╭──
==> /design/flow/run.sh <==
#!/bin/bash
# OpenROAD 26Q1-2900-gdf79404cd8, Yosys 0.63+post, stock flow scripts
make -C /OpenROAD-flow-scripts/flow DESIGN_CONFIG=/design/flow/config.mk WORK_HOME=/design/flow/orfs finish
==> /design/flow/config.mk <==
export PLATFORM = sky130hd
export DESIGN_NAME = seven_segment_display
export DESIGN_NICKNAME = seven_segment_display
export VERILOG_FILES = /design/flow/design.v
export SDC_FILE = /design/flow/constraint.sdc
export NUM_CORES = 4
export LEC_CHECK = 1
export CORE_AREA = 10 10 70 70
export DIE_AREA = 0 0 80 80
==> /design/flow/constraint.sdc <==
current_design seven_segment_display

set clk_period 1.1
set clk_io_pct 0.2

create_clock -name clk0 -period $clk_period

set non_clock_inputs [all_inputs -no_clocks]
set_input_delay [expr $clk_period * $clk_io_pct] -clock clk0 $non_clock_inputs
set_output_delay [expr $clk_period * $clk_io_pct] -clock clk0 [all_outputs]
==> flow/run.sh <==
#!/bin/bash
# OpenROAD 26Q1-2900-gdf79404cd8, Yosys 0.63+post, stock flow scripts
make -C /OpenROAD-flow-scripts/flow DESIGN_CONFIG=/design/flow/config.mk WORK_HOME=/design/flow/orfs finish
==> flow/config.mk <==
export PLATFORM = sky130hd
export DESIGN_NAME = bcd_adder
export DESIGN_NICKNAME = bcd_adder
export VERILOG_FILES = /design/flow/design.v
export SDC_FILE = /design/flow/constraint.sdc
export NUM_CORES = 4
export LEC_CHECK = 1
export CORE_AREA = 10 10 70 70
export DIE_AREA = 0 0 80 80
==> flow/constraint.sdc <==
current_design bcd_adder

set clk_period 4.8
set clk_io_pct 0.2

create_clock -name clk0 -period $clk_period

set non_clock_inputs [all_inputs -no_clocks]
set_input_delay [expr $clk_period * $clk_io_pct] -clock clk0 $non_clock_inputs
set_output_delay [expr $clk_period * $clk_io_pct] -clock clk0 [all_outputs]
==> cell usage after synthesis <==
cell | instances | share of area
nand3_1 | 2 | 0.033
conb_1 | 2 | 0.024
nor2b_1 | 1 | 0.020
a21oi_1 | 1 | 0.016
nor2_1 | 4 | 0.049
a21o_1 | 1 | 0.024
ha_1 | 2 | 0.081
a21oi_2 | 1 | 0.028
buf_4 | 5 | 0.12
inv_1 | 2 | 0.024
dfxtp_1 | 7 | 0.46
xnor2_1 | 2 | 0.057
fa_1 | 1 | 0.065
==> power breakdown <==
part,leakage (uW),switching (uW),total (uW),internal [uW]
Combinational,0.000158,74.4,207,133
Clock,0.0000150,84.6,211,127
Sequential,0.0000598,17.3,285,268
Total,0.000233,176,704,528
## design.v

```verilog
module dark(input clk,
			input rst,
			input start,
			input  [15:0] data,
			output [15:0] ANS,
			output [19:0] SRAM_ADDR,
			output        SRAM_WRITE,
			output o_finish
	);
	parameter IDLE=0;
	parameter WAIT=1;
	parameter PRE=2;
	parameter LOAD_R=3;
	parameter LOAD_G=4;
	parameter LOAD_B=5;
	parameter OUTPUT_0=6;
	parameter OUTPUT_1=7;
	parameter OUTPUT_ZERO=8;
	parameter MEMORY_OFFSET_INIT=500000;
	parameter MEMORY_OFFSET=500000+64*(320+64+63)+64;
	reg [15:0] ans, ans_nxt;
	reg [19:0] sram_addr;
	reg [19:0] sram_read_addr,sram_read_addr_nxt;
	reg [19:0] sram_write_addr,sram_write_addr_nxt;
	reg        sram_write; 
	reg [3:0] state, state_nxt;
	reg       finish;
	reg [20:0] h_count, h_count_nxt, v_count, v_count_nxt;
	reg [7:0] red, red_nxt;
	reg [7:0] green, green_nxt;
	reg [7:0] blue, blue_nxt;
	reg [7:0] red_green_min;
	reg [100:0] write_count,write_count_nxt;
	assign ANS=ans;
	assign SRAM_ADDR=sram_addr;
	assign SRAM_WRITE=sram_write;
	assign o_finish = finish;
	always@(*)
	begin
		case(state)
			IDLE:
			begin
				state_nxt=WAIT;
			end
			WAIT:
			begin
				if(start)
				begin
					state_nxt=OUTPUT_ZERO;
				end
				else
				begin
					state_nxt=WAIT;
				end			
			end
			PRE:
			begin
				state_nxt=LOAD_R;
			end
			LOAD_R:
			begin
				state_nxt=LOAD_G;
			end
			LOAD_G:
			begin
				state_nxt=LOAD_B;
			end
			LOAD_B:
			begin
				state_nxt=OUTPUT_0;
			end
			OUTPUT_0:
			begin
				if(h_count==64+320-1)
				begin
					state_nxt=OUTPUT_ZERO;
				end
				else
				begin
					state_nxt=PRE;
				end
			end
			OUTPUT_1:
			begin
				state_nxt=LOAD_R;
			end
			OUTPUT_ZERO:
			begin
				if(finish)
				begin
					state_nxt=IDLE;
				end
				else if( (v_count>64-1) && (v_count<64-1+480+1) && (h_count==63) )
				begin
					state_nxt=PRE;
				end
				else
				begin
					state_nxt=OUTPUT_ZERO;
				end
			end
			default:
			begin
				state_nxt=IDLE;
			end
		endcase
	end
	always@(posedge clk)
	begin
		if(rst)
		begin
			state<=0;
		end
		else
		begin
			state<=state_nxt;
		end
	end
	always@(*)
	begin
		h_count_nxt=h_count;
		red_nxt=red;
		green_nxt=green;
		blue_nxt=blue;
		ans_nxt=ans;
		sram_read_addr_nxt=sram_read_addr;
		sram_write_addr_nxt=sram_write_addr;
		sram_write=0;
		v_count_nxt=v_count;
		write_count_nxt=write_count;
		sram_addr=sram_read_addr;
		case(state)
			IDLE:
			begin
			end
			WAIT:
			begin
			end			
			PRE:
			begin
				sram_read_addr_nxt=sram_read_addr+1;
			end
			LOAD_R:
			begin
				red_nxt=data[7:0];
				sram_read_addr_nxt=sram_read_addr+1;
			end
			LOAD_G:
			begin
				green_nxt=data[7:0];
				sram_read_addr_nxt=sram_read_addr+1;
			end
			LOAD_B:
			begin
				blue_nxt=data[7:0];
				if(blue_nxt>red_green_min)
				begin
					ans_nxt={8'd0,red_green_min};
				end
				else
				begin
					ans_nxt={8'd0,blue_nxt};			
				end	
			end
			OUTPUT_0:
			begin
				sram_write=1;
				write_count_nxt=write_count+1;
				sram_write_addr_nxt=sram_write_addr+1;
				h_count_nxt=h_count+1;
				sram_addr=sram_write_addr;
			end
			OUTPUT_1:
			begin
			end
			OUTPUT_ZERO:
			begin
				sram_write=1;
				write_count_nxt=write_count+1;
				sram_write_addr_nxt=sram_write_addr+1;
				ans_nxt={ 8'd0, 8'd40};
				sram_addr=sram_write_addr;
				if(h_count==64+320+63-1)
				begin
					v_count_nxt=v_count+1;
					h_count_nxt=0;
				end
				else
				begin
					h_count_nxt=h_count+1;
				end
			end
			default:
			begin
				red_nxt=red;
			end
		endcase
		if (v_count>=64+480+63)
 		begin
			finish=1;
		end
		else
		begin
			finish=0;
		end
		if(red>green)
		begin
			red_green_min=green;
		end
		else
		begin
			red_green_min=red;
		end
	end
	always@(posedge clk)
	begin
		if(rst)
		begin
			h_count<=0;
			v_count<=0;
			red<=0;
			green<=0;
			sram_write_addr<=MEMORY_OFFSET_INIT;
			blue<=0;
			ans<=0;
			sram_read_addr<=0;
			write_count<=0;
		end
		else
		begin
			h_count<=h_count_nxt;
			v_count<=v_count_nxt;
			red<=red_nxt;
			green<=green_nxt;
			ans<=ans_nxt;
			sram_read_addr<=sram_read_addr_nxt;
			sram_write_addr<=sram_write_addr_nxt;
			blue<=blue_nxt;
			write_count<=write_count_nxt;
		end
	end	
endmodule
```
module PC (
    input           clk, reset,
    input  [15 : 0] next_ins,
    input           PCWrite,
    output [15 : 0] ins
    );
    dff #(16) _pc(clk, reset, PCWrite, next_ins, ins);
endmodule  
### flow/run.sh
#!/bin/bash
# OpenROAD 26Q1-2900-gdf79404cd8, Yosys 0.63+post, stock flow scripts
make -C /OpenROAD-flow-scripts/flow DESIGN_CONFIG=/design/flow/config.mk WORK_HOME=/design/flow/orfs finish
### flow/config.mk
export PLATFORM = sky130hd
export DESIGN_NAME = PC
export DESIGN_NICKNAME = PC
export VERILOG_FILES = /design/flow/design.v
export SDC_FILE = /design/flow/constraint.sdc
export NUM_CORES = 4
export LEC_CHECK = 1
export CORE_AREA = 10 10 74 74
export DIE_AREA = 0 0 84 84
### flow/constraint.sdc
current_design PC

set clk_period 1.0
set clk_io_pct 0.2

create_clock -name clk0 -period $clk_period [get_ports {clk}]

set non_clock_inputs [all_inputs -no_clocks]
set_input_delay [expr $clk_period * $clk_io_pct] -clock clk0 $non_clock_inputs
set_output_delay [expr $clk_period * $clk_io_pct] -clock clk0 [all_outputs]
╰──
■ **Task prompt**
When copying the data above, please keep exactly the lines from its first line through the line with "inv_1 | 2 | 0.024", both ends included, and drop the rest.

■ **Task result**
==> /design/flow/run.sh <==
#!/bin/bash
# OpenROAD 26Q1-2900-gdf79404cd8, Yosys 0.63+post, stock flow scripts
make -C /OpenROAD-flow-scripts/flow DESIGN_CONFIG=/design/flow/config.mk WORK_HOME=/design/flow/orfs finish
==> /design/flow/config.mk <==
export PLATFORM = sky130hd
export DESIGN_NAME = seven_segment_display
export DESIGN_NICKNAME = seven_segment_display
export VERILOG_FILES = /design/flow/design.v
export SDC_FILE = /design/flow/constraint.sdc
export NUM_CORES = 4
export LEC_CHECK = 1
export CORE_AREA = 10 10 70 70
export DIE_AREA = 0 0 80 80
==> /design/flow/constraint.sdc <==
current_design seven_segment_display

set clk_period 1.1
set clk_io_pct 0.2

create_clock -name clk0 -period $clk_period

set non_clock_inputs [all_inputs -no_clocks]
set_input_delay [expr $clk_period * $clk_io_pct] -clock clk0 $non_clock_inputs
set_output_delay [expr $clk_period * $clk_io_pct] -clock clk0 [all_outputs]
==> flow/run.sh <==
#!/bin/bash
# OpenROAD 26Q1-2900-gdf79404cd8, Yosys 0.63+post, stock flow scripts
make -C /OpenROAD-flow-scripts/flow DESIGN_CONFIG=/design/flow/config.mk WORK_HOME=/design/flow/orfs finish
==> flow/config.mk <==
export PLATFORM = sky130hd
export DESIGN_NAME = bcd_adder
export DESIGN_NICKNAME = bcd_adder
export VERILOG_FILES = /design/flow/design.v
export SDC_FILE = /design/flow/constraint.sdc
export NUM_CORES = 4
export LEC_CHECK = 1
export CORE_AREA = 10 10 70 70
export DIE_AREA = 0 0 80 80
==> flow/constraint.sdc <==
current_design bcd_adder

set clk_period 4.8
set clk_io_pct 0.2

create_clock -name clk0 -period $clk_period

set non_clock_inputs [all_inputs -no_clocks]
set_input_delay [expr $clk_period * $clk_io_pct] -clock clk0 $non_clock_inputs
set_output_delay [expr $clk_period * $clk_io_pct] -clock clk0 [all_outputs]
==> cell usage after synthesis <==
cell | instances | share of area
nand3_1 | 2 | 0.033
conb_1 | 2 | 0.024
nor2b_1 | 1 | 0.020
a21oi_1 | 1 | 0.016
nor2_1 | 4 | 0.049
a21o_1 | 1 | 0.024
ha_1 | 2 | 0.081
a21oi_2 | 1 | 0.028
buf_4 | 5 | 0.12
inv_1 | 2 | 0.024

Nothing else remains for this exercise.